_Exercise instructions_. Below are some records. Copy every line in them that holds "parameter".

_Data section_.

[config.mk]
export PLATFORM = sky130hd
export DESIGN_NAME = ps2_keycode_rx
export DESIGN_NICKNAME = d
export VERILOG_FILES = /design/src/rtl/ps2_keycode_rx.sv
export SDC_FILE = /design/constraint.sdc
export NUM_CORES = 1
export LEC_CHECK = 0
export BUFFER_PORTS_ARGS = -buffer_cell sky130_fd_sc_hd__clkbuf_2
export CORE_AREA = 4 4 82 84
export DETAILED_ROUTE_END_ITERATION = 7
export DIE_AREA = 0 0 86 88
export PLACE_DENSITY = 0.76
export SYNTH_ARGS = -nofsm -noshare
export SYNTH_HDL_FRONTEND = slang
export SYNTH_SLANG_ARGS = --single-unit
[constraint.sdc]
create_clock -name vga_clk -period 4.3 [get_ports vga_clk]
set_clock_uncertainty 0.15 [all_clocks]
set_input_delay 0.86 -clock vga_clk [delete_from_list [all_inputs] [get_ports vga_clk]]
set_output_delay 0.86 -clock vga_clk [all_outputs]
set_load 0.02 [all_outputs]
[src/rtl/ps2_keycode_rx.sv]
// ps2_keycode_rx: PS/2 set-2 receiver that tracks up to two held keys for the paddle logic
module ps2_keycode_rx #(
  parameter int FILTER_LEN = 8,
  parameter int TIMEOUT = 5000
) (
  input  logic       vga_clk,
  input  logic       sys_rst_n,
  input  logic       ps2_clk,
  input  logic       ps2_data,
  output logic [7:0] keycode1,
  output logic [7:0] keycode2,
  output logic [7:0] code_byte,
  output logic       code_valid,
  output logic       frame_err
);
  localparam int CW = $clog2(FILTER_LEN + 1);
  localparam int WW = $clog2(TIMEOUT + 1);
  typedef enum logic [1:0] {IDLE, DATA, PARITY, STOP} state_t;
  state_t state, state_nx;
  logic [1:0] clk_s, dat_s, filt;
  logic [CW-1:0] fcnt [2];
  logic clk_q, fall, timeout, accept, bad, brk, ext, par;
  logic [7:0] shreg;
  logic [2:0] bitcnt;
  logic [WW-1:0] wd;
  always_ff @(posedge vga_clk or negedge sys_rst_n)
    if (!sys_rst_n) begin
      clk_s <= 2'b11;
      dat_s <= 2'b11;
      filt <= 2'b11;
      fcnt[0] <= '0;
      fcnt[1] <= '0;
      clk_q <= 1'b1;
    end else begin
      clk_s <= {clk_s[0], ps2_clk};
      dat_s <= {dat_s[0], ps2_data};
      clk_q <= filt[1];
      for (int i = 0; i < 2; i++) begin
        if ((i == 1 ? clk_s[1] : dat_s[1]) == filt[i]) fcnt[i] <= '0;
        else if (fcnt[i] == CW'(FILTER_LEN - 1)) begin
          filt[i] <= ~filt[i];
          fcnt[i] <= '0;
        end else fcnt[i] <= fcnt[i] + 1'b1;
      end
    end
  assign fall = clk_q & ~filt[1];
  // the abort lands TIMEOUT cycles after the last sample event
  assign timeout = state != IDLE && !fall && wd == WW'(TIMEOUT - 2);
  assign accept = fall && state == STOP && filt[0] && (^shreg ^ par);
  assign bad = timeout || (fall && state == STOP && !accept);
  always_comb begin
    state_nx = state;
    if (timeout) state_nx = IDLE;
    else if (fall)
      case (state)
        IDLE:    state_nx = filt[0] ? IDLE : DATA;
        DATA:    state_nx = bitcnt == 3'd7 ? PARITY : DATA;
        PARITY:  state_nx = STOP;
        default: state_nx = IDLE;
      endcase
  end
  always_ff @(posedge vga_clk or negedge sys_rst_n)
    if (!sys_rst_n) begin
      state <= IDLE;
      wd <= '0;
      bitcnt <= '0;
      shreg <= '0;
      par <= 1'b0;
    end else begin
      state <= state_nx;
      wd <= (fall || state == IDLE) ? '0 : wd + 1'b1;
      if (fall && state == IDLE) bitcnt <= '0;
      if (fall && state == DATA) begin
        shreg <= {filt[0], shreg[7:1]};
        bitcnt <= bitcnt + 1'b1;
      end
      if (fall && state == PARITY) par <= filt[0];
    end
  always_ff @(posedge vga_clk or negedge sys_rst_n)
    if (!sys_rst_n) begin
      keycode1 <= '0;
      keycode2 <= '0;
      code_byte <= '0;
      code_valid <= 1'b0;
      frame_err <= 1'b0;
      brk <= 1'b0;
      ext <= 1'b0;
    end else begin
      code_valid <= accept;
      frame_err <= bad;
      if (accept) code_byte <= shreg;
      if (bad) begin
        brk <= 1'b0;
        ext <= 1'b0;
      end else if (accept) begin
        if (shreg == 8'hE0) ext <= 1'b1;
        else if (shreg == 8'hF0) brk <= 1'b1;
        else begin
          brk <= 1'b0;
          ext <= 1'b0;
          if (shreg != 8'h00 && shreg != 8'hFF && !ext) begin
            if (brk) begin
              if (keycode1 == shreg) keycode1 <= '0;
              if (keycode2 == shreg) keycode2 <= '0;
            end else if (keycode1 != shreg && keycode2 != shreg) begin
              if (keycode1 == 8'h00) keycode1 <= shreg;
              else if (keycode2 == 8'h00) keycode2 <= shreg;
            end
          end
        end
      end
    end
endmodule

### Yosys cells after proc, flatten, opt, wreduce, memory -nomap -nowiden

Index checks and enable logic that the tools add are counted.

| operators by class | value |
|---|---|
| add/sub/neg operators | 4 |
| multipliers | 0 |
| div/mod/pow operators | 0 |
| magnitude comparators | 0 |
| equality and inequality tests | 21 |
| shift-type cells | 0 |
| mux-type cells | 29 |
| bitwise operators | 9 |
| reduce and logical (&&, ||, !) cells | 35 |

Operators by type and width:

| cell | count |
|---|---|
| two-way mux 8 bit | 9 |
| equality test 8 bit | 2 |
| equality test 8 bit (second input constant) | 2 |
| logical NOT 8 bit | 2 |
| two-way mux 4 bit | 4 |
| != test 8 bit | 2 |
| nonzero test 2 bit | 7 |
| adder 13 x 1 -> 13 bit (second input constant) | 1 |
| equality test 13 bit (second input constant) | 1 |
| two-way mux 13 bit | 1 |
| logical AND 1 bit | 12 |
| two-way mux 1 bit | 9 |
| AND reduction 9 bit | 1 |
| adder 4 x 1 -> 4 bit (second input constant) | 2 |
| equality test 4 x 3 -> 1 bit (second input constant) | 2 |
| != test 8 bit (second input constant) | 1 |
| AND reduction 2 bit | 4 |
| AND reduction 8 bit | 1 |
| nonzero test 8 bit | 1 |
| XOR reduction 8 bit | 1 |
| inverter 1 bit | 7 |
| two-way mux 2 bit | 3 |
| two-way mux 3 bit | 2 |
| one-hot mux 2 bit (3 select lines) | 1 |
| other kinds (13) | 20 |

| word-level totals | value |
|---|---|
| register bits after elaboration | 70 |
| bits in latches | 0 |
| RAM bits | 0 |
| bits in read-only memories | 0 |
| bits of input ports | 4 |
| output and inout port bits | 26 |
| logic and storage cells | 117 |
| memories | 0 |

### Depth between registers and ports, before layout

Gate-level depths: netlist (run 1).

| logic depth | value |
|---|---|
| word-level depth | 10 |
| mapped depth | 10 |
| depth with buffers taken out | 8 |

### Worst setup path after synthesis (run 1)

OpenSTA, ideal clock, no wires.

| timing path | value |
|---|---|
| path type | reg2reg |
| start | register shreg[1] |
| end | register keycode2[0] |
| library setup time | 0.125 ns |
| data arrival time | 2.432 ns |
| data required time | 4.025 ns |
| setup slack | 1.593 ns |
| stages on the path, launching flop included | 11 |
| path buffers | 2 |
| clock period less this slack | 2.707 ns |
| cells stage by stage | dfrtp_1 > inv_1 > ha_1 > xnor3_1 > xnor2_1 > and3_1 > buf_2 > nor4b_4 > and4_1 > buf_6 > mux2_4 |

| on the way | value |
|---|---|
| cells in the longest elaborated chain, start to end | 8 |
| elaborated cells on any way between the ends | 22 |
| classes of those cells | eq/ne (7); bitwise (4); reduce/logical (11) |

Ends and longest elaborated chain:

| what | line | RTL |
|---|---|---|
| start, declared | 23 | `logic [7:0] shreg;` |
| start signal, assigned | 74 | `shreg <= {filt[0], shreg[7:1]};` |
| XOR reduction 8 bit | 49 | `assign accept = fall && state == STOP && filt[0] && (^shreg ^ par);` |
| bitwise XOR 1 bit | 49 |  |
| logical AND 1 bit | 49 |  |
| logical NOT 1 bit | 50 | `assign bad = timeout \|\| (fall && state == STOP && !accept);` |
| logical AND 1 bit | 50 |  |
| logical OR 1 bit | 50 |  |
| inverter 1 bit (no source line) | -- |  |
| AND reduction 9 bit (no source line) (*) | -- |  |
| end signal, assigned | 107 | `else if (keycode2 == 8'h00) keycode2 <= shreg;` |
| end, declared | 11 | `output logic [7:0] keycode2,` |

Every way passes the cells marked *; elsewhere a longest branch is shown, timed or not.
A chain may end at the register's enable or synchronous reset.

### Final worst setup path (run 1)

| timing path | value |
|---|---|
| start | register shreg[1] |
| end | register keycode2[1] |

| on the way | value |
|---|---|
| cells in the longest elaborated chain, start to end | 8 |
| elaborated cells on any way between the ends | 26 |
| classes of those cells | eq/ne (7); mux (4); bitwise (4); reduce/logical (11) |

Ends and longest elaborated chain:

| what | line |
|---|---|
| XOR reduction 8 bit | 49 |
| bitwise XOR 1 bit | 49 |
| logical AND 1 bit | 49 |
| logical NOT 1 bit | 50 |
| logical AND 1 bit | 50 |
| logical OR 1 bit | 50 |
| inverter 1 bit (no source line) | -- |
| AND reduction 9 bit (no source line) | -- |

Parallel ways exist; a longest one is shown, timed or not. The select of a mux whose other input is x is not followed.

==> results of run 1 <==
[kinds of logic after synthesis]
family                   share of synthesized area, %
AND/OR/NAND/NOR                                  16.5
flip-flops                                       51.7
XOR/XNOR                                         8.64
AO/OA/AOI/OAI                                    5.18
multiplexers                                     9.82
buffers and inverters                            2.61
adder cells (fa/ha/maj)                          5.51
[final timing paths]
| kind | from | to | slack (ns) | cells past startpoint |
|---|---|---|---|---|
| worst max-delay path | shreg[1]$_DFFE_PN0P_ | keycode2[1]$_DFFE_PN0P_ | 1.12 | 9 |
| worst min-delay path | dat_s[0]$_DFF_PN1_ | dat_s[1]$_DFF_PN1_ | 0.21 | 0 |
| worst max register to register | shreg[1]$_DFFE_PN0P_ | keycode2[1]$_DFFE_PN0P_ | 1.12 | 9 |
| worst min register to register | dat_s[0]$_DFF_PN1_ | dat_s[1]$_DFF_PN1_ | 0.21 | 0 |
| max in group asynchronous | sys_rst_n | clk_s[1]$_DFF_PN1_ | 2.61 | 2 |
| min in group asynchronous | sys_rst_n | keycode1[3]$_DFFE_PN0P_ | 0.45 | 1 |
[per-layer routing]
metal / vias up / routed length [µm] / global-route usage (%)
met1: 1065 / 2810 / 24.2
met4: 0 / 150 / 9.93
li1: 1106 / - / -
met3: 13 / 297 / 4.70
met5: - / 0 / 0
met2: 47 / 2930 / 28.4
[report_power, final]
| group | internal, µW | switching [µW] | leakage (µW) |
|---|---|---|---|
| logic | 123 | 174 | 0.000961 |
| registers | 741 | 81.7 | 0.000938 |
| clock network | 342 | 233 | 0.000107 |
| total | 1210 | 488 | 0.00201 |
[metrics by stage]
stage	worst slack, ns	total power [µW]	cell area [µm²]	util (%)
after global placement	1.22	1120	3620	61.1
after detailed placement	1.11	1130	3620	61.1
after floorplan	1.59	1050	3400	-
after CTS	1.10	1720	3830	64.8
after global routing	0.915	1810	3830	64.8
final	1.12	1690	3830	64.8
[synth_stat cells, types with 2 or more instances]
master    count
a21oi_1       7
nand3_1      13
ha_1         15
a21o_1        2
clkbuf_1      5
nand4_1       4
a22oi_1       2
nor3_1        6
xnor2_1       6
nor4_1        7
o21ai_0      16
xor2_1       25
dfstp_2       7
mux2_2       19
inv_1        13
nor2b_1       3
nand2b_1      2
mux2_4        8
nor2_1       32
or3_1         2
and3_1        3
and4_1        2
dfrtp_1      63
buf_2         2
nand2_1      23
[state kept, by name, indices dropped and copies added (netlist names), 2 cells and up]
signal and flops:
wd 13, code_byte 8, fcnt 8, keycode1 8, keycode2 8, shreg 8
bitcnt 3, clk_s 2, dat_s 2, filt 2, state 2
[area by class of cell]
| type | instances | area share, % |
|---|---|---|
| clock buffers | 12 | 3.78 |
| clock inverters | 4 | 1.89 |
| inverters | 13 | 1.27 |
| multi-input cells | 210 | 40.5 |
| flip-flops and latches | 70 | 45.9 |
| well taps | 75 | 2.45 |
| repair buffers | 31 | 4.18 |
==> impl_summary.md, run 1 <==
Run status
The run finished with clean final reports.

Yosys
After synthesis the netlist holds a flip-flop and latch count of 70. The post-synthesis cell type with the largest combined area is dfrtp_1. Of all flip-flops after synthesis, the portion carrying an async set or reset was 100%. The prevailing post-synth register cell is dfrtp_1. For this run, the number of Yosys warnings is 0.

The number of flops mapped to enable cells by yosys is 0. The area of the mapped netlist is 3400 µm². After synthesis, the netlist uses 39 different library cells. Of the synthesized area, sequential elements account for between 50% and 60%. The number of standard cells after synthesis is 301. The synthesized net count is 320. The top cell type's share of synthesized area is 46.3%. In this run the mean area of a mapped cell was 11.3 µm². Yosys attributes the largest share of cell area to dfrtp_1, xor2_1, mux2_2, ha_1, dfstp_2.

Power
IR analysis of the VDD net gives a maximum drop of 0.000332 V. In this run the power density over the cells is 442 nW/µm². The leakage power of the design is 0.00201 µW.

Worst setup path
Broken down by cell family, the worst path's largest delay share belongs to simple AND/OR/NAND/NOR gates. The maximum fanout count along the critical path is 15. STA classifies the critical path startpoint as a register. The critical path data arrival time is 3.26 ns. STA puts the critical path data required time at 4.37 ns.

The critical path goes through inv_1 > ha_1 > xnor3_1 > xnor2_1 > and3_1 > buf_4 > nor4b_4 > and4_1 > mux2_4. On the worst path, the slowest cell contributes a delay of about 0.55 ns. The critical path buffer and inverter count is 2. On the critical path, the stage with the largest delay is an instance of and4_1. STA classifies the critical path endpoint as a register. The critical path in this run is classified as register to register.

Final layout
The count of antenna diodes in the layout is 0. The finished layout holds 415 standard cells, fillers aside. The library cell used most frequently in the layout, excluding fill and tap cells, is dfrtp_1. At the end of the flow, the number of nets in the layout was 354.

The combined area of the multi-input logic cells is around 1600 µm². From synthesis to final layout, the design area changed by 12.7%. The filler cells instantiated in the layout total 455. Of the cells placed in the final design, the portion with a size suffix greater than 1 is 25.0%. In the layout the commonest cells are dfrtp_1, nor2_1, clkbuf_2, xor2_1, nand2_1.

In the final layout, flip-flops and latches occupy 1760 µm².

CTS
The maximum clock insertion buffer count is 2. The count of buffers added by post-CTS timing repair for setup is 0. The clock transition at the register clock pins on the worst setup and hold paths after CTS is approximately 0.07 ns. TritonCTS built the clock tree.

The number of clock sinks seen by CTS is 70. Gates resized during post-CTS repair numbered 0. The number of H-tree levels is 3. The cell sitting at the root of the clock tree is a clkbuf_8. The hold buffer count at CTS is 0. For the worst-skew pair, the clock arrives at the later sink with an insertion delay of 0.34 ns. The number of buffers created by CTS is 9.

STA
The worst hold-check slack is 0.206 ns. At the pin with the least slew margin, the transition time is about 0.86 ns. The count of endpoints failing hold in the final timing report came to 0. Setup violations remaining at the end of the flow were counted as 0.

For the finished layout, the period the worst path requires is 3.18 ns. The total negative setup slack is 0 ns. The number of pins exceeding their max-slew limit in the final report is 0.

Setup repair after global routing left no endpoint under its margin. Headroom to the max-slew limit came out at 42.2%. The achievable frequency is 314 MHz. The final period utilization is 74.1%.

Global route
The number of global-route vias before repair is roughly 2200. The initial antenna violation count is 0. The overall global routing resource usage is 18.5%. The global-route wire length before repair is 10800 µm. Entering global routing, the biggest net connects 38 pins. Global routing finished with a remaining overflow of 0.

Detailed routing
The first-iteration detailed-routing DRC count is 95. The pre-antenna-repair detailed-routing pass consisted of 4 iterations. The detail route stage leaves a number of antenna-violating nets equal to 0. Using the TritonRoute via totals, the vias-per-cell ratio works out to 5.38. The routed wire length is just over 6000 µm.

The routed via count is 2231. The wire length per cell after detailed routing is around 15 µm. For this run, design rule violations remaining after detail routing come to 0.

Placed design
Routability-driven placement finished with a final weighted congestion of 0.814. Once placement completed, the tool counted placed cells totaling 399. After legalization and detailed placement, the total HPWL measured roughly 4500 µm.

Buffers placed on the I/O ports in this run total 29.

Floorplanning
The region available for standard cell placement spans 5920 µm². The chip width is 86 µm. The chip height is 88 µm. 30 I/O pins were placed.

The floorplan die area is 7570 µm². The number of rows in the core area is 28. For this configuration, the core starts out at a cell density of 57.5%.

Flow run
The number of violations of the max-capacitance limit is 0.

Hold path
The worst hold path class is register to register.
(Power assumes the default switching activity.)
==> run 2: changes to the inputs <==
==> constraint.sdc (replaced) <==
create_clock -name vga_clk -period 3.2 [get_ports vga_clk]
set_clock_uncertainty 0.15 [all_clocks]
set_input_delay 0.64 -clock vga_clk [delete_from_list [all_inputs] [get_ports vga_clk]]
set_output_delay 0.64 -clock vga_clk [all_outputs]
set_load 0.02 [all_outputs]
==> run 2 against run 1 <==
- flip-flop and latch count unchanged
- non-clock buffer count increased by 1
- utilization about the same
- setup slack got worse by 0.90 ns
- first-iteration DRC count decreased by 20%
- clock-buffer cell count decreased by 1
- global-route usage about the same
- via count increased by 0.49%
- sequential share of layout area about the same
- hold slack got worse by 0.040 ns
- design area about the same
- combinational power increased by 33%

_Answer space_.
  parameter int FILTER_LEN = 8,
  parameter int TIMEOUT = 5000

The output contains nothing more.